[[ Material provided, beginning ]]

### src/rtl/spld_top.sv
// Serial-in latch driver with eight open-drain sink outputs and a latch-data FIFO.
// Assumes all pin inputs are asynchronous to clk and are synchronised here.
`include "spld_regs.svh"

////////////////////////////////////////////////////////////////////////////////
module spld_fifo #(
    parameter int WIDTH = 8,
    parameter int DEPTH = 8
) (
    // Clock and reset.
    input  wire logic             clk,
    input  wire logic             sys_rst,
    // Fill side.
    input  wire logic             in_valid,
    output logic                  in_ready,
    input  wire logic [WIDTH-1:0] in_data,
    // Drain side.
    output logic                  out_valid,
    input  wire logic             out_ready,
    output logic      [WIDTH-1:0] out_data
);
    localparam int AW = $clog2(DEPTH);
    logic [WIDTH-1:0] mem_r [DEPTH];
    logic [AW-1:0]    wr_r, wr_nxt, rd_r, rd_nxt;
    logic [AW:0]      cnt_r, cnt_nxt;
    logic             push, pop;

    assign in_ready  = (cnt_r != AW'(0) + (AW+1)'(DEPTH)) ? 1'b1 : 1'b0;
    assign out_valid = (cnt_r != '0);
    assign out_data  = mem_r[rd_r];
    assign push      = in_valid && in_ready;
    assign pop       = out_valid && out_ready;

    always_comb begin
        wr_nxt  = push ? AW'(wr_r + 1'b1) : wr_r;
        rd_nxt  = pop ? AW'(rd_r + 1'b1) : rd_r;
        cnt_nxt = (AW+1)'(cnt_r + {{AW{1'b0}}, push} - {{AW{1'b0}}, pop});
    end

    always_ff @(posedge clk or posedge sys_rst) begin
        if (sys_rst) begin
            wr_r  <= '0;
            rd_r  <= '0;
            cnt_r <= '0;
        end else begin
            wr_r  <= wr_nxt;
            rd_r  <= rd_nxt;
            cnt_r <= cnt_nxt;
        end
    end

    // Storage needs no reset; a word is read only after it was written.
    always_ff @(posedge clk) begin
        if (push) begin
            mem_r[wr_r] <= in_data;
        end
    end
endmodule // spld_fifo

////////////////////////////////////////////////////////////////////////////////
// What this block does
// - An 8-bit shift register takes serial bits in and offers all eight stages in parallel.
// - Each shift_clock rising edge while shift_clear_n is high shifts one place, bit_stream_in entering stage 0.
// - Each latch_clock rising edge copies the shift register into the storage register.
// - While shift_clear_n is low every shift stage is held at zero.
// - While the output gate is high all output buffer bits are low.
// - While the output gate is low the output buffers follow storage directly.
// - cascade_out carries shift register data onward to a chained device.
// - A sink output is off at buffer bit zero and sinks current at buffer bit one.
module spld_top (
    // Clock and reset.
    input  wire logic                 clk,
    input  wire logic                 sys_rst,
    // Host pins.
    input  wire logic                 bit_stream_in,
    input  wire logic                 shift_clock,
    input  wire logic                 latch_clock,
    input  wire logic                 shift_clear_n,
    input  wire logic                 output_gate_n,
    // Chain and sink pins; sink_outputs_oe high means the sink transistor is on.
    output logic                      cascade_out,
    output logic                      sink_outputs_o,
    output logic [`SPLD_WIDTH-1:0]    sink_outputs_oe,
    // Back-pressure: latch_ready low and latch_fifo_full high while the latch FIFO is full.
    output logic                      latch_ready,
    output logic                      latch_fifo_full
);
    // Two-flop synchronisers; stage one is read only by stage two.
    // Reset values match the idle pin levels, so no false clock edge follows reset.
    logic [4:0] meta_r, sync_r;
    logic [1:0] sync_q_r;
    logic       ser_s, sck_s, lck_s, clr_n_s, gate_n_s, sck_q, lck_q;
    always_ff @(posedge clk or posedge sys_rst) begin
        if (sys_rst) begin
            meta_r   <= 5'h18;
            sync_r   <= 5'h18;
            sync_q_r <= 2'h0;
        end else begin
            meta_r   <= {output_gate_n, shift_clear_n, latch_clock, shift_clock, bit_stream_in};
            sync_r   <= meta_r;
            sync_q_r <= sync_r[2:1];
        end
    end
    assign ser_s    = sync_r[0];
    assign sck_s    = sync_r[1];
    assign lck_s    = sync_r[2];
    assign clr_n_s  = sync_r[3];
    assign gate_n_s = sync_r[4];
    assign sck_q    = sync_q_r[0];
    assign lck_q    = sync_q_r[1];

    logic sck_rise, lck_rise;
    assign sck_rise = sck_s && !sck_q;
    assign lck_rise = lck_s && !lck_q;

    ////////////////////////////////////////////////////////////////////////////
    spld_pkg::spld_byte_t shift_r, shift_nxt, store_r, store_nxt, buf_r, buf_nxt;
    logic                 cas_r, cas_nxt;
    logic                 fifo_valid;
    spld_pkg::spld_byte_t fifo_data;

    always_comb begin
        shift_nxt = shift_r;
        cas_nxt   = cas_r;
        if (!clr_n_s) begin
            shift_nxt = `SPLD_CLEAR_VAL;
            cas_nxt   = 1'b0;
        end else if (sck_rise) begin
            shift_nxt = {shift_r[`SPLD_WIDTH-2:0], ser_s};
            cas_nxt   = shift_r[`SPLD_WIDTH-2];
        end
        // Latched words queue in the FIFO; storage takes one per cycle.
        store_nxt = fifo_valid ? fifo_data : store_r;
        buf_nxt   = gate_n_s ? `SPLD_CLEAR_VAL : store_nxt;
    end

    always_ff @(posedge clk or posedge sys_rst) begin
        if (sys_rst) begin
            shift_r <= `SPLD_CLEAR_VAL;
            cas_r   <= 1'b0;
            store_r <= `SPLD_CLEAR_VAL;
            buf_r   <= `SPLD_CLEAR_VAL;
        end else begin
            shift_r <= shift_nxt;
            cas_r   <= cas_nxt;
            store_r <= store_nxt;
            buf_r   <= buf_nxt;
        end
    end

    // A latch edge arriving while full is dropped; latch_ready warns the host.
    spld_fifo #(.WIDTH(`SPLD_WIDTH), .DEPTH(`SPLD_FIFO_DEPTH)) u_fifo (
        .clk       (clk),
        .sys_rst   (sys_rst),
        .in_valid  (lck_rise),
        .in_ready  (latch_ready),
        .in_data   (shift_r),
        .out_valid (fifo_valid),
        .out_ready (1'b1),
        .out_data  (fifo_data)
    );
    assign latch_fifo_full = !latch_ready;

    assign cascade_out     = cas_r;
    assign sink_outputs_o  = 1'b0;  // Open drain: only ever pulls low.
    assign sink_outputs_oe = buf_r;
endmodule // spld_top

[[ Material provided, end ]]

▶ **Your goal**
Exactly reproduce every line of the data above.

▶ **Task output**
### src/rtl/spld_top.sv
// Serial-in latch driver with eight open-drain sink outputs and a latch-data FIFO.
// Assumes all pin inputs are asynchronous to clk and are synchronised here.
`include "spld_regs.svh"

////////////////////////////////////////////////////////////////////////////////
module spld_fifo #(
    parameter int WIDTH = 8,
    parameter int DEPTH = 8
) (
    // Clock and reset.
    input  wire logic             clk,
    input  wire logic             sys_rst,
    // Fill side.
    input  wire logic             in_valid,
    output logic                  in_ready,
    input  wire logic [WIDTH-1:0] in_data,
    // Drain side.
    output logic                  out_valid,
    input  wire logic             out_ready,
    output logic      [WIDTH-1:0] out_data
);
    localparam int AW = $clog2(DEPTH);
    logic [WIDTH-1:0] mem_r [DEPTH];
    logic [AW-1:0]    wr_r, wr_nxt, rd_r, rd_nxt;
    logic [AW:0]      cnt_r, cnt_nxt;
    logic             push, pop;

    assign in_ready  = (cnt_r != AW'(0) + (AW+1)'(DEPTH)) ? 1'b1 : 1'b0;
    assign out_valid = (cnt_r != '0);
    assign out_data  = mem_r[rd_r];
    assign push      = in_valid && in_ready;
    assign pop       = out_valid && out_ready;

    always_comb begin
        wr_nxt  = push ? AW'(wr_r + 1'b1) : wr_r;
        rd_nxt  = pop ? AW'(rd_r + 1'b1) : rd_r;
        cnt_nxt = (AW+1)'(cnt_r + {{AW{1'b0}}, push} - {{AW{1'b0}}, pop});
    end

    always_ff @(posedge clk or posedge sys_rst) begin
        if (sys_rst) begin
            wr_r  <= '0;
            rd_r  <= '0;
            cnt_r <= '0;
        end else begin
            wr_r  <= wr_nxt;
            rd_r  <= rd_nxt;
            cnt_r <= cnt_nxt;
        end
    end

    // Storage needs no reset; a word is read only after it was written.
    always_ff @(posedge clk) begin
        if (push) begin
            mem_r[wr_r] <= in_data;
        end
    end
endmodule // spld_fifo

////////////////////////////////////////////////////////////////////////////////
// What this block does
// - An 8-bit shift register takes serial bits in and offers all eight stages in parallel.
// - Each shift_clock rising edge while shift_clear_n is high shifts one place, bit_stream_in entering stage 0.
// - Each latch_clock rising edge copies the shift register into the storage register.
// - While shift_clear_n is low every shift stage is held at zero.
// - While the output gate is high all output buffer bits are low.
// - While the output gate is low the output buffers follow storage directly.
// - cascade_out carries shift register data onward to a chained device.
// - A sink output is off at buffer bit zero and sinks current at buffer bit one.
module spld_top (
    // Clock and reset.
    input  wire logic                 clk,
    input  wire logic                 sys_rst,
    // Host pins.
    input  wire logic                 bit_stream_in,
    input  wire logic                 shift_clock,
    input  wire logic                 latch_clock,
    input  wire logic                 shift_clear_n,
    input  wire logic                 output_gate_n,
    // Chain and sink pins; sink_outputs_oe high means the sink transistor is on.
    output logic                      cascade_out,
    output logic                      sink_outputs_o,
    output logic [`SPLD_WIDTH-1:0]    sink_outputs_oe,
    // Back-pressure: latch_ready low and latch_fifo_full high while the latch FIFO is full.
    output logic                      latch_ready,
    output logic                      latch_fifo_full
);
    // Two-flop synchronisers; stage one is read only by stage two.
    // Reset values match the idle pin levels, so no false clock edge follows reset.
    logic [4:0] meta_r, sync_r;
    logic [1:0] sync_q_r;
    logic       ser_s, sck_s, lck_s, clr_n_s, gate_n_s, sck_q, lck_q;
    always_ff @(posedge clk or posedge sys_rst) begin
        if (sys_rst) begin
            meta_r   <= 5'h18;
            sync_r   <= 5'h18;
            sync_q_r <= 2'h0;
        end else begin
            meta_r   <= {output_gate_n, shift_clear_n, latch_clock, shift_clock, bit_stream_in};
            sync_r   <= meta_r;
            sync_q_r <= sync_r[2:1];
        end
    end
    assign ser_s    = sync_r[0];
    assign sck_s    = sync_r[1];
    assign lck_s    = sync_r[2];
    assign clr_n_s  = sync_r[3];
    assign gate_n_s = sync_r[4];
    assign sck_q    = sync_q_r[0];
    assign lck_q    = sync_q_r[1];

    logic sck_rise, lck_rise;
    assign sck_rise = sck_s && !sck_q;
    assign lck_rise = lck_s && !lck_q;

    ////////////////////////////////////////////////////////////////////////////
    spld_pkg::spld_byte_t shift_r, shift_nxt, store_r, store_nxt, buf_r, buf_nxt;
    logic                 cas_r, cas_nxt;
    logic                 fifo_valid;
    spld_pkg::spld_byte_t fifo_data;

    always_comb begin
        shift_nxt = shift_r;
        cas_nxt   = cas_r;
        if (!clr_n_s) begin
            shift_nxt = `SPLD_CLEAR_VAL;
            cas_nxt   = 1'b0;
        end else if (sck_rise) begin
            shift_nxt = {shift_r[`SPLD_WIDTH-2:0], ser_s};
            cas_nxt   = shift_r[`SPLD_WIDTH-2];
        end
        // Latched words queue in the FIFO; storage takes one per cycle.
        store_nxt = fifo_valid ? fifo_data : store_r;
        buf_nxt   = gate_n_s ? `SPLD_CLEAR_VAL : store_nxt;
    end

    always_ff @(posedge clk or posedge sys_rst) begin
        if (sys_rst) begin
            shift_r <= `SPLD_CLEAR_VAL;
            cas_r   <= 1'b0;
            store_r <= `SPLD_CLEAR_VAL;
            buf_r   <= `SPLD_CLEAR_VAL;
        end else begin
            shift_r <= shift_nxt;
            cas_r   <= cas_nxt;
            store_r <= store_nxt;
            buf_r   <= buf_nxt;
        end
    end

    // A latch edge arriving while full is dropped; latch_ready warns the host.
    spld_fifo #(.WIDTH(`SPLD_WIDTH), .DEPTH(`SPLD_FIFO_DEPTH)) u_fifo (
        .clk       (clk),
        .sys_rst   (sys_rst),
        .in_valid  (lck_rise),
        .in_ready  (latch_ready),
        .in_data   (shift_r),
        .out_valid (fifo_valid),
        .out_ready (1'b1),
        .out_data  (fifo_data)
    );
    assign latch_fifo_full = !latch_ready;

    assign cascade_out     = cas_r;
    assign sink_outputs_o  = 1'b0;  // Open drain: only ever pulls low.
    assign sink_outputs_oe = buf_r;
endmodule // spld_top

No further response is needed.